Depuis son adoption à l’Assemblée nationale en mars 2014 et sa promulgation par le chef de l’Etat, la loi anti-tabac n’est suivie d’aucune application. Plus inquiétant, les tentatives de l’industrie du tabac pour entraîner dans la désuétude avant son application. C’est le cas à l’Assemblée nationale où le député Mame Mbayang Dione s’est vu couper l’herbe sous les pieds dans sa volonté d’inciter à une implémentation de cette loi au Sénégal. «J’ai eu à poser une question d’actualité notamment sur les résultats de l’enquête Gats (Global Adult tobacco survey: Ndlr) et pourquoi il n’y a pas eu une plus grande appropriation de cette enquête par les institutions.... Malheureusement, cette question a été invalidée par le groupe parlementaire majoritaire Benno Bokk Yaakaar à qui revient cette prérogative», révèle le député, membre de la Commission santé, populations, affaires sociales de cette institution.
Les résultats de cette enquête en question, publiés en 2015, indiquent qu’un demi-million d’hommes et de femmes adultes au Sénégal utilisent actuellement les produits du tabac, en particulier la cigarette. Et suivant les mises en garde de spécialistes selon qui, le tabac est le seul produit qui, utilisé comme le recommande le fabricant, tue la moitié de ses consommateurs, on estime à 250 mille le nombre de Sénégalais qui vont mourir de leur tabagisme s’ils n’arrêtent pas.
Dr Dione qui ne décolère pas après que «sa» question d’actualité a été vite étouffée par les députés de la mouvance présidentielle, déclare avoir en outre adressé une question écrite au gouvernement à travers le ministère de la Santé. «Mais voilà plus de trois mois, se désole-t-elle, je n’ai reçu aucune réponse».
Forte représentation de l’industrie du tabac au Sénégal
Son président Dr Abdoul Aziz Kassé de faire une autre révélation tout aussi éloquente sur le poids du lobby des sociétés de tabac sur les institutions de la République du Sénégal.
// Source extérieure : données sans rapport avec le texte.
<file path="src/hdl/uart_defines.svh">
/* UART widths, FIFO depth, reset divisor, register offsets and status bit numbers */

`ifndef UART_DEFINES_SVH
`define UART_DEFINES_SVH

// Character and divisor widths
`define UART_DATA_WIDTH 8
`define UART_DIV_WIDTH 16
`define UART_RESET_DIVISOR 3
`define UART_RX_FIFO_DEPTH 8

// Receiver oversampling
`define UART_TICKS_PER_BIT 8
`define UART_START_TICKS 12

// Word offsets on the bus
`define UART_REG_DATA 0
`define UART_REG_STATUS 1
`define UART_REG_DIVISOR 2

// Status register bits
`define UART_STATUS_RX_AVAIL 0
`define UART_STATUS_TX_BUSY 1
`define UART_STATUS_RX_OVERFLOW 2

`endif

</file>
<file path="src/hdl/uart_pkg.sv">
/* Serial-side types of the UART: characters, divisor, counts and FSM states */

`include "uart_defines.svh"

package uart_pkg;
	// One character on the line
	typedef logic [`UART_DATA_WIDTH-1:0] uart_char_t;

	// Baud divisor, one tick every divisor+1 clocks
	typedef logic [`UART_DIV_WIDTH-1:0] uart_divisor_t;

	// Ticks within a bit, must hold the start offset of 12
	typedef logic [3:0] uart_tick_count_t;

	// Bits within a frame
	typedef logic [3:0] uart_bit_count_t;

	typedef enum logic [0:0] {
		WAIT_START,
		READ_CHARACTER
	} receive_state_t;

	typedef enum logic [1:0] {
		IDLE,
		START_BIT,
		DATA_BITS,
		STOP_BIT
	} transmit_state_t;
endpackage

</file>
<file path="src/hdl/wb_pkg.sv">
/* Wishbone bus-side types of the UART register block */

package wb_pkg;
	// Word address, selects one of the registers
	typedef logic [1:0] wb_addr_t;

	// Full bus word, no byte selects
	typedef logic [31:0] wb_data_t;
endpackage

</file>
<file path="src/hdl/baud_tick_gen.sv">
/* Baud tick generator, one tick every divisor+1 clocks */

`timescale 1ns/1ps
`include "uart_defines.svh"

module baud_tick_gen(
	input logic clk,
	input logic reset,
	input uart_pkg::uart_divisor_t divisor,
	input logic divisor_load,
	output logic tick
);
	uart_pkg::uart_divisor_t count;

	// Tick in the cycle the count reaches zero
	assign tick = count == '0;

	always_ff @(posedge clk, posedge reset)
	begin
		if (reset)
			count <= uart_pkg::uart_divisor_t'(`UART_RESET_DIVISOR);
		else if (divisor_load)
		begin
			// New rate starts from a full period
			count <= divisor;
		end
		else if (count == '0)
			count <= divisor;
		else
			count <= count - 1'b1;
	end
endmodule

</file>
<file path="src/hdl/synchronizer.sv">
/* Two-flop synchronizer, brings an asynchronous input into the clock domain */

`timescale 1ns/1ps

module synchronizer #(
	parameter logic RESET_STATE = 1'b0
)(
	input logic clk,
	input logic reset,
	input logic data_in,
	output logic data_out
);
	// First stage may go metastable
	logic stage1;

	always_ff @(posedge clk, posedge reset)
	begin
		if (reset)
		begin
			stage1 <= RESET_STATE;
			data_out <= RESET_STATE;
		end
		else
		begin
			stage1 <= data_in;
			data_out <= stage1;
		end
	end
endmodule

</file>
<file path="src/hdl/uart_receive.sv">
/* UART receiver FSM, hunts for the start bit and samples 8 data bits mid-bit */

`timescale 1ns/1ps
`include "uart_defines.svh"

module uart_receive(
	input logic clk,
	input logic reset,
	input logic rx_sync,
	input logic tick,
	output uart_pkg::uart_char_t rx_char,
	output logic rx_char_valid
);
	localparam uart_pkg::uart_tick_count_t START_TICKS = `UART_START_TICKS;
	localparam uart_pkg::uart_tick_count_t BIT_TICKS = `UART_TICKS_PER_BIT;
	localparam uart_pkg::uart_bit_count_t STOP_INDEX = `UART_DATA_WIDTH;

	uart_pkg::receive_state_t state_ff;
	uart_pkg::receive_state_t state_nxt;
	uart_pkg::uart_tick_count_t sample_count_ff;
	uart_pkg::uart_tick_count_t sample_count_nxt;
	uart_pkg::uart_bit_count_t bit_count_ff;
	uart_pkg::uart_bit_count_t bit_count_nxt;
	uart_pkg::uart_char_t shift_reg;
	logic do_shift;

	assign rx_char = shift_reg;

	always_comb
	begin
		state_nxt = state_ff;
		sample_count_nxt = sample_count_ff;
		bit_count_nxt = bit_count_ff;
		rx_char_valid = 1'b0;
		do_shift = 1'b0;

		unique case (state_ff)
			uart_pkg::WAIT_START:
			begin
				// First low sample begins a frame
				if (!rx_sync)
				begin
					state_nxt = uart_pkg::READ_CHARACTER;
					// One and a half bits to the middle of bit 0
					sample_count_nxt = START_TICKS;
				end
			end

			uart_pkg::READ_CHARACTER:
			begin
				if (sample_count_ff == '0)
				begin
					sample_count_nxt = BIT_TICKS;
					if (bit_count_ff == STOP_INDEX)
					begin
						// Stop bit point, character complete
						state_nxt = uart_pkg::WAIT_START;
						rx_char_valid = 1'b1;
						bit_count_nxt = '0;
					end
					else
					begin
						do_shift = 1'b1;
						bit_count_nxt = bit_count_ff + 1'b1;
					end
				end
				else if (tick)
					sample_count_nxt = sample_count_ff - 1'b1;
			end
		endcase
	end

	always_ff @(posedge clk, posedge reset)
	begin
		if (reset)
		begin
			state_ff <= uart_pkg::WAIT_START;
			sample_count_ff <= '0;
			bit_count_ff <= '0;
		end
		else
		begin
			state_ff <= state_nxt;
			sample_count_ff <= sample_count_nxt;
			bit_count_ff <= bit_count_nxt;
		end
	end

	// Data arrives LSB first, so shift in from the top
	always_ff @(posedge clk)
	begin
		if (do_shift)
			shift_reg <= {rx_sync, shift_reg[`UART_DATA_WIDTH-1:1]};
	end
endmodule

</file>
<file path="src/hdl/uart_rx_fifo.sv">
/* Circular receive FIFO, drops pushes when full and keeps a sticky overflow flag */

`timescale 1ns/1ps
`include "uart_defines.svh"

module uart_rx_fifo(
	input logic clk,
	input logic reset,
	input logic push,
	input uart_pkg::uart_char_t push_data,
	input logic pop,
	output uart_pkg::uart_char_t pop_data,
	output logic empty,
	output logic overflow,
	input logic overflow_clear
);
	localparam int DEPTH = `UART_RX_FIFO_DEPTH;
	localparam int PTR_WIDTH = $clog2(DEPTH);

	uart_pkg::uart_char_t storage [DEPTH];
	logic [PTR_WIDTH-1:0] wr_ptr;
	logic [PTR_WIDTH-1:0] rd_ptr;
	// One bit wider than the pointers to tell full from empty
	logic [PTR_WIDTH:0] count;
	logic full;
	logic do_push;
	logic do_pop;

	assign empty = count == '0;
	assign full = count == (PTR_WIDTH + 1)'(DEPTH);
	assign do_push = push && !full;
	assign do_pop = pop && !empty;
	// Oldest entry always visible
	assign pop_data = storage[rd_ptr];

	always_ff @(posedge clk, posedge reset)
	begin
		if (reset)
		begin
			wr_ptr <= '0;
			rd_ptr <= '0;
			count <= '0;
			overflow <= 1'b0;
		end
		else
		begin
			// Power-of-two depth, pointers wrap by themselves
			if (do_push)
				wr_ptr <= wr_ptr + 1'b1;
			if (do_pop)
				rd_ptr <= rd_ptr + 1'b1;
			if (do_push && !do_pop)
				count <= count + 1'b1;
			else if (do_pop && !do_push)
				count <= count - 1'b1;

			// A drop in the clear cycle still sets the flag
			if (push && full)
				overflow <= 1'b1;
			else if (overflow_clear)
				overflow <= 1'b0;
		end
	end

	always_ff @(posedge clk)
	begin
		if (do_push)
			storage[wr_ptr] <= push_data;
	end
endmodule

</file>
<file path="src/hdl/uart_top.sv">
/* UART peripheral top, serial receiver and transmitter behind a Wishbone slave */

`timescale 1ns/1ps

module uart_top(
	input logic clk,
	input logic reset,
	input logic wb_cyc,
	input logic wb_stb,
	input logic wb_we,
	input wb_pkg::wb_addr_t wb_adr,
	input wb_pkg::wb_data_t wb_dat_w,
	output wb_pkg::wb_data_t wb_dat_r,
	output logic wb_ack,
	input logic uart_rx,
	output logic uart_tx
);
	logic rx_sync;
	logic tick;
	uart_pkg::uart_divisor_t divisor;
	logic divisor_load;
	uart_pkg::uart_char_t rx_char;
	logic rx_char_valid;
	uart_pkg::uart_char_t fifo_data;
	logic fifo_empty;
	logic fifo_pop;
	logic overflow;
	logic overflow_clear;
	uart_pkg::uart_char_t tx_char;
	logic tx_start;
	logic tx_busy;

	// Idle line is high
	synchronizer #(
		.RESET_STATE(1'b1)
	) rx_synchronizer (
		.clk(clk),
		.reset(reset),
		.data_in(uart_rx),
		.data_out(rx_sync)
	);

	// Shared by both directions
	baud_tick_gen baud_tick_gen (
		.clk(clk),
		.reset(reset),
		.divisor(divisor),
		.divisor_load(divisor_load),
		.tick(tick)
	);

	uart_receive uart_receive (
		.clk(clk),
		.reset(reset),
		.rx_sync(rx_sync),
		.tick(tick),
		.rx_char(rx_char),
		.rx_char_valid(rx_char_valid)
	);

	uart_transmit uart_transmit (
		.clk(clk),
		.reset(reset),
		.tick(tick),
		.tx_start(tx_start),
		.tx_char(tx_char),
		.tx_busy(tx_busy),
		.uart_tx(uart_tx)
	);

	uart_rx_fifo uart_rx_fifo (
		.clk(clk),
		.reset(reset),
		.push(rx_char_valid),
		.push_data(rx_char),
		.pop(fifo_pop),
		.pop_data(fifo_data),
		.empty(fifo_empty),
		.overflow(overflow),
		.overflow_clear(overflow_clear)
	);

	uart_wb_regs uart_wb_regs (
		.clk(clk),
		.reset(reset),
		.wb_cyc(wb_cyc),
		.wb_stb(wb_stb),
		.wb_we(wb_we),
		.wb_adr(wb_adr),
		.wb_dat_w(wb_dat_w),
		.wb_dat_r(wb_dat_r),
		.wb_ack(wb_ack),
		.divisor(divisor),
		.divisor_load(divisor_load),
		.fifo_data(fifo_data),
		.fifo_empty(fifo_empty),
		.fifo_pop(fifo_pop),
		.overflow(overflow),
		.overflow_clear(overflow_clear),
		.tx_char(tx_char),
		.tx_start(tx_start),
		.tx_busy(tx_busy)
	);
endmodule

</file>
<file path="src/hdl/uart_transmit.sv">
/* UART transmitter FSM, sends 8N1 frames with 8 ticks per bit */

`timescale 1ns/1ps
`include "uart_defines.svh"

module uart_transmit(
	input logic clk,
	input logic reset,
	input logic tick,
	input logic tx_start,
	input uart_pkg::uart_char_t tx_char,
	output logic tx_busy,
	output logic uart_tx
);
	localparam uart_pkg::uart_tick_count_t LAST_TICK = `UART_TICKS_PER_BIT - 1;
	localparam uart_pkg::uart_bit_count_t LAST_BIT = `UART_DATA_WIDTH - 1;

	uart_pkg::transmit_state_t state_ff;
	uart_pkg::transmit_state_t state_nxt;
	uart_pkg::uart_tick_count_t tick_count_ff;
	uart_pkg::uart_tick_count_t tick_count_nxt;
	uart_pkg::uart_bit_count_t bit_count_ff;
	uart_pkg::uart_bit_count_t bit_count_nxt;
	uart_pkg::uart_char_t shift_reg;
	logic tx_nxt;
	logic load_char;
	logic shift_char;
	logic bit_done;

	assign tx_busy = state_ff != uart_pkg::IDLE;
	// Last tick of the current bit
	assign bit_done = tick && tick_count_ff == LAST_TICK;

	always_comb
	begin
		state_nxt = state_ff;
		tick_count_nxt = tick_count_ff;
		bit_count_nxt = bit_count_ff;
		tx_nxt = uart_tx;
		load_char = 1'b0;
		shift_char = 1'b0;

		unique case (state_ff)
			uart_pkg::IDLE:
			begin
				if (tx_start)
				begin
					state_nxt = uart_pkg::START_BIT;
					load_char = 1'b1;
					tx_nxt = 1'b0;
				end
			end

			uart_pkg::START_BIT:
			begin
				if (bit_done)
				begin
					state_nxt = uart_pkg::DATA_BITS;
					bit_count_nxt = '0;
					tx_nxt = shift_reg[0];
				end
			end

			uart_pkg::DATA_BITS:
			begin
				if (bit_done)
				begin
					if (bit_count_ff == LAST_BIT)
					begin
						state_nxt = uart_pkg::STOP_BIT;
						tx_nxt = 1'b1;
					end
					else
					begin
						// Next bit comes from position 1 before the shift lands
						bit_count_nxt = bit_count_ff + 1'b1;
						shift_char = 1'b1;
						tx_nxt = shift_reg[1];
					end
				end
			end

			uart_pkg::STOP_BIT:
			begin
				if (bit_done)
					state_nxt = uart_pkg::IDLE;
			end
		endcase

		// Tick count wraps at each bit boundary, so it is zero again in IDLE
		if (tick && state_ff != uart_pkg::IDLE)
			tick_count_nxt = bit_done ? '0 : tick_count_ff + 1'b1;
	end

	always_ff @(posedge clk, posedge reset)
	begin
		if (reset)
		begin
			state_ff <= uart_pkg::IDLE;
			tick_count_ff <= '0;
			bit_count_ff <= '0;
			// Line idles high
			uart_tx <= 1'b1;
		end
		else
		begin
			state_ff <= state_nxt;
			tick_count_ff <= tick_count_nxt;
			bit_count_ff <= bit_count_nxt;
			uart_tx <= tx_nxt;
		end
	end

	always_ff @(posedge clk)
	begin
		if (load_char)
			shift_reg <= tx_char;
		else if (shift_char)
			shift_reg <= shift_reg >> 1;
	end
endmodule

</file>
<file path="src/hdl/uart_wb_regs.sv">
/* Wishbone classic slave for the UART data, status and divisor registers */

`timescale 1ns/1ps
`include "uart_defines.svh"

module uart_wb_regs(
	input logic clk,
	input logic reset,
	input logic wb_cyc,
	input logic wb_stb,
	input logic wb_we,
	input wb_pkg::wb_addr_t wb_adr,
	input wb_pkg::wb_data_t wb_dat_w,
	output wb_pkg::wb_data_t wb_dat_r,
	output logic wb_ack,
	output uart_pkg::uart_divisor_t divisor,
	output logic divisor_load,
	input uart_pkg::uart_char_t fifo_data,
	input logic fifo_empty,
	output logic fifo_pop,
	input logic overflow,
	output logic overflow_clear,
	output uart_pkg::uart_char_t tx_char,
	output logic tx_start,
	input logic tx_busy
);
	logic is_data;
	logic is_status;
	logic is_divisor;
	logic pending;
	logic accept;
	wb_pkg::wb_data_t status_word;
	wb_pkg::wb_data_t read_data;

	assign is_data = wb_adr == wb_pkg::wb_addr_t'(`UART_REG_DATA);
	assign is_status = wb_adr == wb_pkg::wb_addr_t'(`UART_REG_STATUS);
	assign is_divisor = wb_adr == wb_pkg::wb_addr_t'(`UART_REG_DIVISOR);

	// Access seen but not yet acknowledged
	assign pending = wb_cyc && wb_stb && !wb_ack;
	// DATA writes stall while a frame is on the line
	assign accept = pending && !(wb_we && is_data && tx_busy);

	always_comb
	begin
		status_word = '0;
		status_word[`UART_STATUS_RX_AVAIL] = !fifo_empty;
		status_word[`UART_STATUS_TX_BUSY] = tx_busy;
		status_word[`UART_STATUS_RX_OVERFLOW] = overflow;
	end

	always_comb
	begin
		read_data = '0;
		// Empty FIFO reads back as zero
		if (is_data && !fifo_empty)
			read_data[`UART_DATA_WIDTH-1:0] = fifo_data;
		else if (is_status)
			read_data = status_word;
		else if (is_divisor)
			read_data[`UART_DIV_WIDTH-1:0] = divisor;
	end

	always_ff @(posedge clk, posedge reset)
	begin
		if (reset)
		begin
			wb_ack <= 1'b0;
			tx_start <= 1'b0;
			fifo_pop <= 1'b0;
			overflow_clear <= 1'b0;
			divisor_load <= 1'b0;
			divisor <= uart_pkg::uart_divisor_t'(`UART_RESET_DIVISOR);
		end
		else
		begin
			// All strobes are one-cycle pulses that line up with ack
			wb_ack <= accept;
			tx_start <= accept && wb_we && is_data;
			fifo_pop <= accept && !wb_we && is_data && !fifo_empty;
			overflow_clear <= accept && !wb_we && is_status;
			// Load lands after the divisor register holds the new value
			divisor_load <= accept && wb_we && is_divisor;
			if (accept && wb_we && is_divisor)
				divisor <= wb_dat_w[`UART_DIV_WIDTH-1:0];
		end
	end

	always_ff @(posedge clk)
	begin
		if (accept)
			wb_dat_r <= read_data;
		if (accept && wb_we && is_data)
			tx_char <= wb_dat_w[`UART_DATA_WIDTH-1:0];
	end
endmodule

</file>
Signalons qu’au Sénégal, le commerce du tabac génère des recettes estimées en 2014 à environ 32 milliards Fcfa.
«A la suite du premier comité technique ayant abouti à la décision de regrouper les six décrets d’application en un seul grand décret, le document a été renvoyé au bureau des législations du ministère de la Santé qui a repris le travail, cette fois-ci, en intégrant l’intégralité des décrets d’application. Le gouvernement nous (la société civile: Ndlr) a re-convoqué en comité technique au niveau du secrétariat général du gouvernement et au niveau de la primature. Mais, j’étais très surpris ce jour-là de trouver dans la salle cinq membres représentant l’industrie du tabac au Sénégal. Celle-ci était mieux représentée que le ministère de la Santé et la société civile», fulmine Dr Kassé. Selon lui, les sociétés de tabac sont prêtes à tout pour sauvegarder leurs intérêts au Sénégal malgré l’existence de cette loi. Très remonté contre cette vision, l’activiste soutient qu’il aurait aimé protester contre cette forme d’ingérence de l’industrie du tabac, mais que s’il l’avait fait, le processus se serait poursuivi sans la société civile, car, reconnaît-il, le gouvernement n’est pas obligé d’inviter la société civile à un comité technique ministériel. «On était en violation flagrante de l’article 5.3 de la loi qui interdit formellement toute ingérence de l’industrie du tabac dans les politiques nationales de santé».
Dr Mbayang Dione et Dr Abdoul Aziz Kassé promettent tous les deux au niveau de leurs instances respectives de continuer le combat pour une bonne connaissance de cette loi par les populations. Un combat qui devrait également pousser le gouvernement à hâter le processus devant aboutir à la signature par le président Sall des décrets d’application.